Ageism is a growing issue around the world, and the World Health Organisation highlighted this in their first global report on ageism, indicating that one out of every two persons globally is ageist against older persons.
We are living in a talent short market, there is a shortage of lower-skilled and knowledgeable workers, which is a result of COVID and immigration restrictions. We need now, more than ever, workers who are talented, capable, and passionate about their work. Yet older workers are being ignored due to ageism when they have the necessary experience and qualifications for the role but are excluded because of their age!
A study in America involved 40,000 fake CVs sent in response to vacancies for low-skilled jobs. The study found that applicants between 49 and 51 had 19% fewer call-backs than those aged 29 – 31, with otherwise identical CVs. For the older group of 64 – 66-year old’s, there was a dramatic 35 percent difference…
Technology and medicine are advancing at an exponential rate. We now have access to medicine, food, and knowledge that did not exist 100 years ago. This means that people are living longer (almost another lifetime longer!) and can perform the same tasks in their 60’s as they did in their 30’s. Why aren’t businesses realising the value of the older workforce?

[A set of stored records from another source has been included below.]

$ cat src/sv/rcfd_pkg.sv
`timescale 1ns / 1ps
`default_nettype none

package rcfd_pkg;

  localparam int unsigned ChWidth      = 11;
  localparam int unsigned FrameWidth   = 48;
  localparam int unsigned GainWidth    = 16;
  localparam int unsigned TargetWidth  = 32;
  localparam int unsigned TrimWidth    = 16;
  localparam int unsigned OutTdataWidth = 104;

  // register indexes on the config port
  localparam logic CfgPitchGain = 1'b0;
  localparam logic CfgYawGain   = 1'b1;

  localparam logic [GainWidth-1:0] PitchGainRst = 16'd197;
  localparam logic [GainWidth-1:0] YawGainRst   = 16'd187;

  // two-bit switch positions
  localparam logic [1:0] SwNone = 2'd0;
  localparam logic [1:0] SwUp   = 2'd1;
  localparam logic [1:0] SwDown = 2'd2;
  localparam logic [1:0] SwMid  = 2'd3;

  localparam logic [1:0] ModeOff   = 2'd0;
  localparam logic [1:0] ModeTest  = 2'd1;
  localparam logic [1:0] ModeReady = 2'd2;

  localparam logic signed [1:0] BrakeLeft   = -2'sd1;
  localparam logic signed [1:0] BrakeCentre = 2'sd0;
  localparam logic signed [1:0] BrakeRight  = 2'sd1;

  typedef struct packed {
    logic                          pc_off;
    logic                          feeder_on;
    logic                          friction_on;
    logic signed [1:0]             brake_dir;
    logic [1:0]                    remote_mode;
    logic signed [TrimWidth-1:0]   pitch_trim_halves;
    logic signed [TargetWidth-1:0] yaw_target;
    logic signed [TargetWidth-1:0] pitch_target;
    logic signed [ChWidth-1:0]     chassis_speed;
  } rcfd_result_t;

  // raw channel minus centre 1024: flipping the top bit gives the signed offset
  function automatic logic signed [ChWidth-1:0] ch_offset(input logic [ChWidth-1:0] raw);
    ch_offset = {~raw[ChWidth-1], raw[ChWidth-2:0]};
  endfunction

endpackage

`default_nettype wire

$ cat src/sv/rcfd_sat_mac.sv
`timescale 1ns / 1ps
`default_nettype none

module rcfd_sat_mac (
  input  wire logic signed [rcfd_pkg::TargetWidth-1:0] acc_i,
  input  wire logic signed [rcfd_pkg::ChWidth-1:0]     delta_i,
  input  wire logic        [rcfd_pkg::GainWidth-1:0]   gain_i,
  output      logic signed [rcfd_pkg::TargetWidth-1:0] acc_o
);
  import rcfd_pkg::*;

  localparam int unsigned ProdWidth = ChWidth + GainWidth + 1;
  localparam int unsigned SumWidth  = TargetWidth + 2;

  logic signed [ProdWidth-1:0] prod;
  logic signed [SumWidth-1:0]  sum;

  always_comb begin
    prod = ProdWidth'(delta_i) * ProdWidth'($signed({1'b0, gain_i}));
    sum  = SumWidth'(acc_i) + SumWidth'(prod);
    // top three bits disagree: out of 32-bit range
    if (sum[SumWidth-1] && !(sum[SumWidth-2] && sum[TargetWidth-1])) begin
      acc_o = {1'b1, {(TargetWidth-1){1'b0}}};
    end else if (!sum[SumWidth-1] && (sum[SumWidth-2] || sum[TargetWidth-1])) begin
      acc_o = {1'b0, {(TargetWidth-1){1'b1}}};
    end else begin
      acc_o = sum[TargetWidth-1:0];
    end
  end

endmodule

`default_nettype wire

$ cat src/sv/rcfd_core.sv
`timescale 1ns / 1ps
`default_nettype none

module rcfd_core (
  input  wire logic                               clk_i,
  input  wire logic                               rst_ni,
  input  wire logic                               load_i,
  input  wire logic [rcfd_pkg::FrameWidth-1:0]    frame_i,
  input  wire logic [rcfd_pkg::GainWidth-1:0]     pitch_gain_i,
  input  wire logic [rcfd_pkg::GainWidth-1:0]     yaw_gain_i,
  output      rcfd_pkg::rcfd_result_t             result_o
);
  import rcfd_pkg::*;

  typedef enum logic [1:0] {
    ArmNone,
    ArmUp,
    ArmDown
  } arm_e;

  logic signed [ChWidth-1:0]     ch0, ch1, ch2, ch3;
  logic [1:0]                    s1, s2;
  logic signed [TargetWidth-1:0] pitch_sum, yaw_sum;

  arm_e                          arm_q, arm_d;
  logic signed [TrimWidth-1:0]   trim_q, trim_d;
  logic signed [TargetWidth-1:0] pitch_q, yaw_q;
  logic signed [ChWidth-1:0]     speed_q;
  logic [1:0]                    mode_q, mode_d;
  logic signed [1:0]             brake_q, brake_d;
  logic                          friction_q, friction_d;
  logic                          feeder_q, feeder_d;
  logic                          pc_off_q, pc_off_d;

  assign ch0 = ch_offset(frame_i[10:0]);
  assign ch1 = ch_offset(frame_i[21:11]);
  assign ch2 = ch_offset(frame_i[32:22]);
  assign ch3 = ch_offset(frame_i[43:33]);
  assign s2  = frame_i[45:44];
  assign s1  = frame_i[47:46];

  rcfd_sat_mac u_pitch_mac (
    .acc_i   (pitch_q),
    .delta_i (ch3),
    .gain_i  (pitch_gain_i),
    .acc_o   (pitch_sum)
  );

  rcfd_sat_mac u_yaw_mac (
    .acc_i   (yaw_q),
    .delta_i (ch2),
    .gain_i  (yaw_gain_i),
    .acc_o   (yaw_sum)
  );

  // trim counts on the return to centre after a push
  always_comb begin
    arm_d  = arm_q;
    trim_d = trim_q;
    if (ch0 != '0) begin
      arm_d = ch0[ChWidth-1] ? ArmDown : ArmUp;
    end else begin
      arm_d = ArmNone;
      if (arm_q == ArmUp && trim_q != {1'b0, {(TrimWidth-1){1'b1}}}) begin
        trim_d = trim_q + TrimWidth'(1);
      end else if (arm_q == ArmDown && trim_q != {1'b1, {(TrimWidth-1){1'b0}}}) begin
        trim_d = trim_q - TrimWidth'(1);
      end
    end
  end

  always_comb begin
    mode_d     = mode_q;
    brake_d    = brake_q;
    friction_d = friction_q;
    feeder_d   = feeder_q;
    pc_off_d   = pc_off_q;
    unique case (s2)
      SwUp: begin
        mode_d = ModeReady;
        unique case (s1)
          SwUp: begin
            friction_d = 1'b1;
            feeder_d   = 1'b1;
            brake_d    = BrakeRight;
          end
          SwDown: begin
            friction_d = 1'b0;
            feeder_d   = 1'b0;
            brake_d    = BrakeCentre;
          end
          SwMid: begin
            friction_d = 1'b1;
            feeder_d   = 1'b0;
            brake_d    = BrakeLeft;
          end
          default: ;
        endcase
      end
      SwMid: begin
        mode_d   = ModeTest;
        pc_off_d = (s1 == SwMid);
      end
      SwDown: begin
        mode_d  = ModeOff;
        brake_d = BrakeCentre;
      end
      default: ;
    endcase
  end

  always_ff @(posedge clk_i or negedge rst_ni) begin
    if (!rst_ni) begin
      arm_q      <= ArmNone;
      trim_q     <= '0;
      pitch_q    <= '0;
      yaw_q      <= '0;
      speed_q    <= '0;
      mode_q     <= ModeOff;
      brake_q    <= BrakeCentre;
      friction_q <= 1'b0;
      feeder_q   <= 1'b0;
      pc_off_q   <= 1'b0;
    end else if (load_i) begin
      arm_q      <= arm_d;
      trim_q     <= trim_d;
      pitch_q    <= pitch_sum;
      yaw_q      <= yaw_sum;
      speed_q    <= ch1;
      mode_q     <= mode_d;
      brake_q    <= brake_d;
      friction_q <= friction_d;
      feeder_q   <= feeder_d;
      pc_off_q   <= pc_off_d;
    end
  end

  // state registers double as the result register
  always_comb begin
    result_o.chassis_speed     = speed_q;
    result_o.pitch_target      = pitch_q;
    result_o.yaw_target        = yaw_q;
    result_o.pitch_trim_halves = trim_q;
    result_o.remote_mode       = mode_q;
    result_o.brake_dir         = brake_q;
    result_o.friction_on       = friction_q;
    result_o.feeder_on         = feeder_q;
    result_o.pc_off            = pc_off_q;
  end

endmodule

`default_nettype wire

$ cat src/sv/rc_frame_decode_mode_logic.sv
// Remote-control frame decoder: stick channels, gain-scaled pitch/yaw targets, trim, mode flags.
// Frames pass the input register, then load the core state registers (the result register).
// Throughput: one frame per cycle unless the output stalls; each register holds one request.
// Reset (rst_ni low, async): targets, trim and flags clear, gains return to 197 and 187.
`timescale 1ns / 1ps
`default_nettype none

module rc_frame_decode_mode_logic (
  input  wire logic                                  clk_i,
  input  wire logic                                  rst_ni,
  input  wire logic                                  s_axis_tvalid,
  output      logic                                  s_axis_tready,
  // rc_frame_bits
  input  wire logic [rcfd_pkg::FrameWidth-1:0]       s_axis_tdata,
  output      logic                                  m_axis_tvalid,
  input  wire logic                                  m_axis_tready,
  // chassis_speed, pitch_target, yaw_target, pitch_trim_halves, remote_mode,
  // brake_dir, friction_on, feeder_on, pc_off, zero pad
  output      logic [rcfd_pkg::OutTdataWidth-1:0]    m_axis_tdata,
  input  wire logic                                  cfg_valid_i,
  output      logic                                  cfg_ready_o,
  input  wire logic                                  cfg_index_i,
  input  wire logic [rcfd_pkg::GainWidth-1:0]        cfg_data_i
);
  import rcfd_pkg::*;

  localparam int unsigned ResWidth = $bits(rcfd_result_t);

  logic                  in_valid_q, in_valid_d;
  logic [FrameWidth-1:0] frame_q;
  logic                  out_valid_q, out_valid_d;
  logic                  advance;
  logic [GainWidth-1:0]  pitch_gain_q, yaw_gain_q;
  rcfd_result_t          result;

  assign advance       = in_valid_q && (!out_valid_q || m_axis_tready);
  assign s_axis_tready = !in_valid_q || advance;
  assign in_valid_d    = (s_axis_tvalid && s_axis_tready) || (in_valid_q && !advance);
  assign out_valid_d   = advance || (out_valid_q && !m_axis_tready);
  assign cfg_ready_o   = 1'b1;

  always_ff @(posedge clk_i or negedge rst_ni) begin
    if (!rst_ni) begin
      in_valid_q   <= 1'b0;
      out_valid_q  <= 1'b0;
      pitch_gain_q <= PitchGainRst;
      yaw_gain_q   <= YawGainRst;
    end else begin
      in_valid_q  <= in_valid_d;
      out_valid_q <= out_valid_d;
      if (cfg_valid_i) begin
        unique case (cfg_index_i)
          CfgPitchGain: pitch_gain_q <= cfg_data_i;
          CfgYawGain:   yaw_gain_q   <= cfg_data_i;
          default: ;
        endcase
      end
    end
  end

  always_ff @(posedge clk_i) begin
    if (s_axis_tvalid && s_axis_tready) begin
      frame_q <= s_axis_tdata;
    end
  end

  rcfd_core u_core (
    .clk_i        (clk_i),
    .rst_ni       (rst_ni),
    .load_i       (advance),
    .frame_i      (frame_q),
    .pitch_gain_i (pitch_gain_q),
    .yaw_gain_i   (yaw_gain_q),
    .result_o     (result)
  );

  assign m_axis_tvalid = out_valid_q;
  assign m_axis_tdata  = {{(OutTdataWidth-ResWidth){1'b0}}, result};

endmodule

`default_nettype wire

So, why hire older employees?
(1) Older workers are skilled and experienced
Older employees bring with them a wealth of knowledge and life skills which generally includes a very strong work ethic. In certain industries, it can take over a decade to develop the technical skills necessary to succeed in your role. Many younger employees bring a can-do attitude when doing their job but make mistakes, whereas older employees know what questions to ask. Their knowledge and experience allow them to make more informed decisions in a timely manner without handholding and second-guessing.
(2) They stay in jobs longer and take less time off
Studies have shown that the median tenure of workers aged 55-64 is 10.4 years, which is more than three times the number of workers aged 25-34 years (US Bureau of Labour Statistics). Certain industries, such as retail and restaurants, have a 100% turnover rate per year. These businesses would benefit from hiring older employees as they have families to support so have “a reason to come into work” compared with younger workers who come and go more frequently.
(3) They have a strong work ethic and great attitude
Older workers, generally, are the first to arrive at a shift, rarely miss work, and remain focused throughout the day. Having focused and committed workers leads to increases in team morale and overall organisational performance. Older workers also tend to take on responsibilities beyond their existing ones and can wear multiple hats.
(4) The perceived technology gap can be overcome
We must break the age-old stereotype that older people cannot pick up new technologies, as this can have a negative impact on their mental health and be a missed opportunity for the business. Businesses that are willing to train older employees and are patient throughout this process will reap the added benefits.
(5) Leadership skills
Older workers who have been in a role or industry for over a decade are often good leaders, in large part due to their intrinsic communication skills. They did not grow up with email, texting, or social media – these communication capabilities were developed during their working life. As a result of this, they usually have sharp communication and people skills.
(6) Older workers are mentors
Older workers have valuable knowledge and experience, that can be passed down to younger members of the workforce. This allows for relationships and trust to be built between workers and each generation can bounce off each other.
In this current talent shortage, employers need to find talent wherever it is – young or old. It is tried and tested that those older workers provide many intangible benefits that younger workers simply can’t deliver on. The time has come to re-examine age bias and start including it in your Diversity, Equity, and Inclusion strategies.